Name of the series (e.g., "series-rosemary")

origin

Location in which to find the series

date

Publication date for the series (defaults to current date)

Value

Tibble containing the manifest data, returned visibly to the user by

manifest_read() and manifest_build(), and invisibly by

manifest_write(). The tibble contains one row per image file in the series, and the following columns:

  • series_name is a string with the series name (e.g., "series-rosemary")

  • series_date contains the publication date in YYYY-MM-DD format

  • path specifies the path to the image (e.g., "800/rosemary_001_1000_short-title.png")

  • folder specifies the directory part of the path (e.g., "800")

  • file_name specifies the file name part of the path (e.g., "rosemary_001_1000_short-title.png")

  • file_format specifies the file format for the image (e.g., "png")

  • system_name specifies the generative art system name (e.g., "rosemary")

  • system_version specifies the generative art system version identifier (e.g., "001")

  • image_id specifies the identifier string for the image (e.g., "1000")

  • image_short_title specifies the short title for the image, or NA (e.g., "short-title")

  • image_long_title specifies the long title for the image, or NA (e.g., "The Long Title")

  • manifest_version specifies the version of the manifest format used (currently always 1)

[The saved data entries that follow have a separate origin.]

==> src/logic/tld_pkg.sv <==
// shared constants and types for the three-state longline driver array
// assumes a single 20 MHz clock domain with a synchronous, active-high reset
//
// Function
// - control high floats the driver, control low passes the data input.
// - every logic cell owns two drivers, to the longline above and below.
// - each driver runs in one of four modes: buffer, wired-AND, wired OR-AND, off.
// - wired-AND ties control to data: low input pulls low, high releases.
// - wired OR-AND releases if either input is high, pulls low if both low.
// - with every open-drain driver released, the pull-up makes the line high.
// - an undriven line keeps its level; any driver or pull-up overrides that.
// - several drivers on one line form a multiplexer chosen by their controls.
// - each left and right edge pad block has one more driver of the same reach.
// - perimeter lines wire-AND pad signals and internal longlines as edge decoders.
package tld_pkg;

  // ==========================================================================
  // driver modes
  localparam int TLD_MODE_W = 2;

  typedef enum logic [TLD_MODE_W-1:0] {
    TLD_MODE_STD   = 2'b00,  // plain three-state buffer
    TLD_MODE_WAND  = 2'b01,  // open-drain, control tied to data
    TLD_MODE_ORAND = 2'b10,  // open-drain two-input OR
    TLD_MODE_OFF   = 2'b11   // unused driver, always released
  } tld_mode_t;

  // ==========================================================================
  // array geometry
  localparam int TLD_ROWS_DEF = 2;   // rows of logic cells
  localparam int TLD_COLS_DEF = 4;   // logic cells per row
  localparam int TLD_CELL_DRV = 2;   // drivers per logic cell
  localparam int TLD_EDGE_DRV = 2;   // edge pad drivers per row (left, right)
  localparam int TLD_EDGE_SIDES = 2; // perimeter decoder lines (left, right)

  // ==========================================================================
  // reset values
  localparam logic TLD_LINE_RST = 1'b1;  // keeper starts the lines high
  localparam logic TLD_CLASH_RST = 1'b0;
  localparam logic TLD_DEC_RST = 1'b0;
  localparam logic TLD_SYNC_RST = 1'b0;

endpackage
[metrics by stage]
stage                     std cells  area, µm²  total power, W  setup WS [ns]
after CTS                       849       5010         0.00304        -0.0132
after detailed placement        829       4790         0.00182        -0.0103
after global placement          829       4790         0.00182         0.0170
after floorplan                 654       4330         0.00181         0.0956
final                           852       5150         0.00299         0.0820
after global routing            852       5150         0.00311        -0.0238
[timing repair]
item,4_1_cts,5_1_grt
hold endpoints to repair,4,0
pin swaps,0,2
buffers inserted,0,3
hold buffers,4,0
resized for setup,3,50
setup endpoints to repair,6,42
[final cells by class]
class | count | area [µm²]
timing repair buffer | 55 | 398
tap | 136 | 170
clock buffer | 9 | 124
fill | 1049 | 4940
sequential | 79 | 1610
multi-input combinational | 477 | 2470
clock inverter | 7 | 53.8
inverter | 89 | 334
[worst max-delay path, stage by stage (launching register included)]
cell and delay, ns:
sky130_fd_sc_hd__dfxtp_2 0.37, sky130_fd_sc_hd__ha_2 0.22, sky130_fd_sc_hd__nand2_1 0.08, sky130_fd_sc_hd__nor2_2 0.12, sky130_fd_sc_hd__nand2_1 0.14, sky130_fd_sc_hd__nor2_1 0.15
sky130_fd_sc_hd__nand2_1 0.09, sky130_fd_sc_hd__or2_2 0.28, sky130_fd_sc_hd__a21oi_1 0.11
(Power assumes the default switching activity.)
File: src/hdl/lsr_pkg.sv
// Package with addresses, field layout, reset values and timing of the line sense readback
package lsr_pkg;

    // =====================================================================
    // Register bus
    localparam int unsigned ADDR_W           = 8;
    localparam int unsigned DATA_W           = 8;
    localparam logic [7:0]  ADDR_LOOP_VOLT   = 8'h4e;
    localparam logic [7:0]  ADDR_LOOP_CUR    = 8'h4f;
    localparam logic [7:0]  ADDR_TIP_VOLT    = 8'h50;
    localparam logic [7:0]  ADDR_RING_VOLT   = 8'h51;
    localparam logic [7:0]  ADDR_BAT_A       = 8'h52;
    localparam logic [7:0]  ADDR_BAT_B       = 8'h53;
    localparam logic [7:0]  ADDR_Q1_CUR      = 8'h54;
    localparam logic [7:0]  ADDR_Q2_CUR      = 8'h55;
    localparam logic [7:0]  ADDR_Q3_CUR      = 8'h56;
    localparam logic [7:0]  ADDR_SENSE_CTRL  = 8'h60;
    localparam logic [7:0]  ADDR_SENSE_STAT  = 8'h61;

    // =====================================================================
    // Field layout
    localparam int unsigned POL_BIT          = 6;
    localparam int unsigned MAG_W            = 6;
    localparam logic [5:0]  MAG_MAX          = 6'h3f;
    localparam int unsigned CTRL_BIAS_BIT    = 0;
    localparam int unsigned CTRL_HOLD_BIT    = 1;
    localparam int unsigned CTRL_W           = 2;
    localparam int unsigned DIV_W            = 16;

    // =====================================================================
    // Reset values
    localparam logic [7:0]  RST_SENSE        = 8'h00;
    localparam logic [1:0]  RST_CTRL         = 2'h0;
    localparam logic [7:0]  RST_COUNT        = 8'h00;

    // =====================================================================
    // Timing: refresh interval of the sense registers
    localparam int unsigned CLK_PERIOD_NS    = 50;
    localparam int unsigned SAMPLE_PERIOD_NS = 1000;
    localparam int unsigned SAMPLE_CYCLES    =
        (SAMPLE_PERIOD_NS / CLK_PERIOD_NS < 1) ? 1 : SAMPLE_PERIOD_NS / CLK_PERIOD_NS;

endpackage : lsr_pkg
$ cat config.mk
export PLATFORM = sky130hd
export DESIGN_NAME = mcr_monitor_ctrl
export DESIGN_NICKNAME = d
export VERILOG_FILES = /design/src/rtl/mcr_pkg.sv /design/src/rtl/mcr_monitor_ctrl.sv
export SDC_FILE = /design/constraint.sdc
export NUM_CORES = 1
export LEC_CHECK = 0
export ABC_AREA = 1
export BUFFER_PORTS_ARGS = -buffer_cell sky130_fd_sc_hd__buf_2
export CORE_MARGIN = 2
export CORE_UTILIZATION = 45
export CTS_CLUSTER_DIAMETER = 100
export CTS_CLUSTER_SIZE = 25
export DETAILED_ROUTE_END_ITERATION = 12
export GPL_ROUTABILITY_DRIVEN = 0
export PLACE_DENSITY = 0.63
export SLEW_MARGIN = 25
export SYNTH_ARGS = -nofsm -noshare
export SYNTH_HDL_FRONTEND = slang
export SYNTH_SLANG_ARGS = --single-unit
$ cat constraint.sdc
create_clock -name clk -period 4.1 [get_ports clk]
set_input_delay 0.41 -clock clk [delete_from_list [all_inputs] [get_ports clk]]
set_output_delay 0.41 -clock clk [all_outputs]
set_load 0.02 [all_outputs]
===== config.mk =====
export PLATFORM = sky130hd
export DESIGN_NAME = unattended_start_guard
export DESIGN_NICKNAME = d
export VERILOG_FILES = /design/src/rtl/start_guard_pkg.sv /design/src/rtl/terminal_select.sv /design/src/rtl/unattended_start_guard.sv
export SDC_FILE = /design/constraint.sdc
export NUM_CORES = 1
export LEC_CHECK = 0
export BUFFER_PORTS_ARGS = -buffer_cell sky130_fd_sc_hd__buf_2
export CAP_MARGIN = 20
export CORE_MARGIN = 10
export CORE_UTILIZATION = 25
export DETAILED_ROUTE_END_ITERATION = 10
export SYNTH_ARGS = -nofsm -noshare
export SYNTH_HDL_FRONTEND = slang
export SYNTH_HIERARCHICAL = 1
export SYNTH_SLANG_ARGS = --single-unit

===== constraint.sdc =====
create_clock -name ref_clk -period 1.4 [get_ports ref_clk]
set_clock_uncertainty 0.15 [all_clocks]
set_input_delay 0.28 -clock ref_clk [delete_from_list [all_inputs] [get_ports ref_clk]]
set_output_delay 0.28 -clock ref_clk [all_outputs]
set_load 0.01 [all_outputs]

For manifest_read() and manifest_build() returning this tibble is the only thing it does. For manifest_write() the tibble is written to a csv file whose location is specified using the

destination argument.

Details

The manifest file is used to document the content of a published art series, and manifest_*() functions provide tools to work with manifests with a minimum of pain. The typical workflow is expected to be as follows. Once an art series has been finalised and all images have been written into the "local bucket folder", use manifest_write() to create a manifest file within the local series folder. Once that is done, you can upload the completed series to the "remote bucket folder".

Whenever you need to inspect the contents of the now-online series, read the manifest file from the remote bucket using manifest_read(). As an example, you can use this to programmatically construct an HTML document that displays all images in a series, by calling manifest_read() within a code chunk in a quarto or R markdown document.

This workflow is one in which manifests are constructed locally, published to a remote, and then read from the remote location. For that reason, the default behaviour is that manifest_read() sets the origin to bucket_remote_url(), whereas manifest_write() sets the origin and destination to bucket_local_path().

In some cases it may be convenient to construct the manifest tibble from the series image files without writing it to a csv file. To that end there is also a manifest_build() function that does this.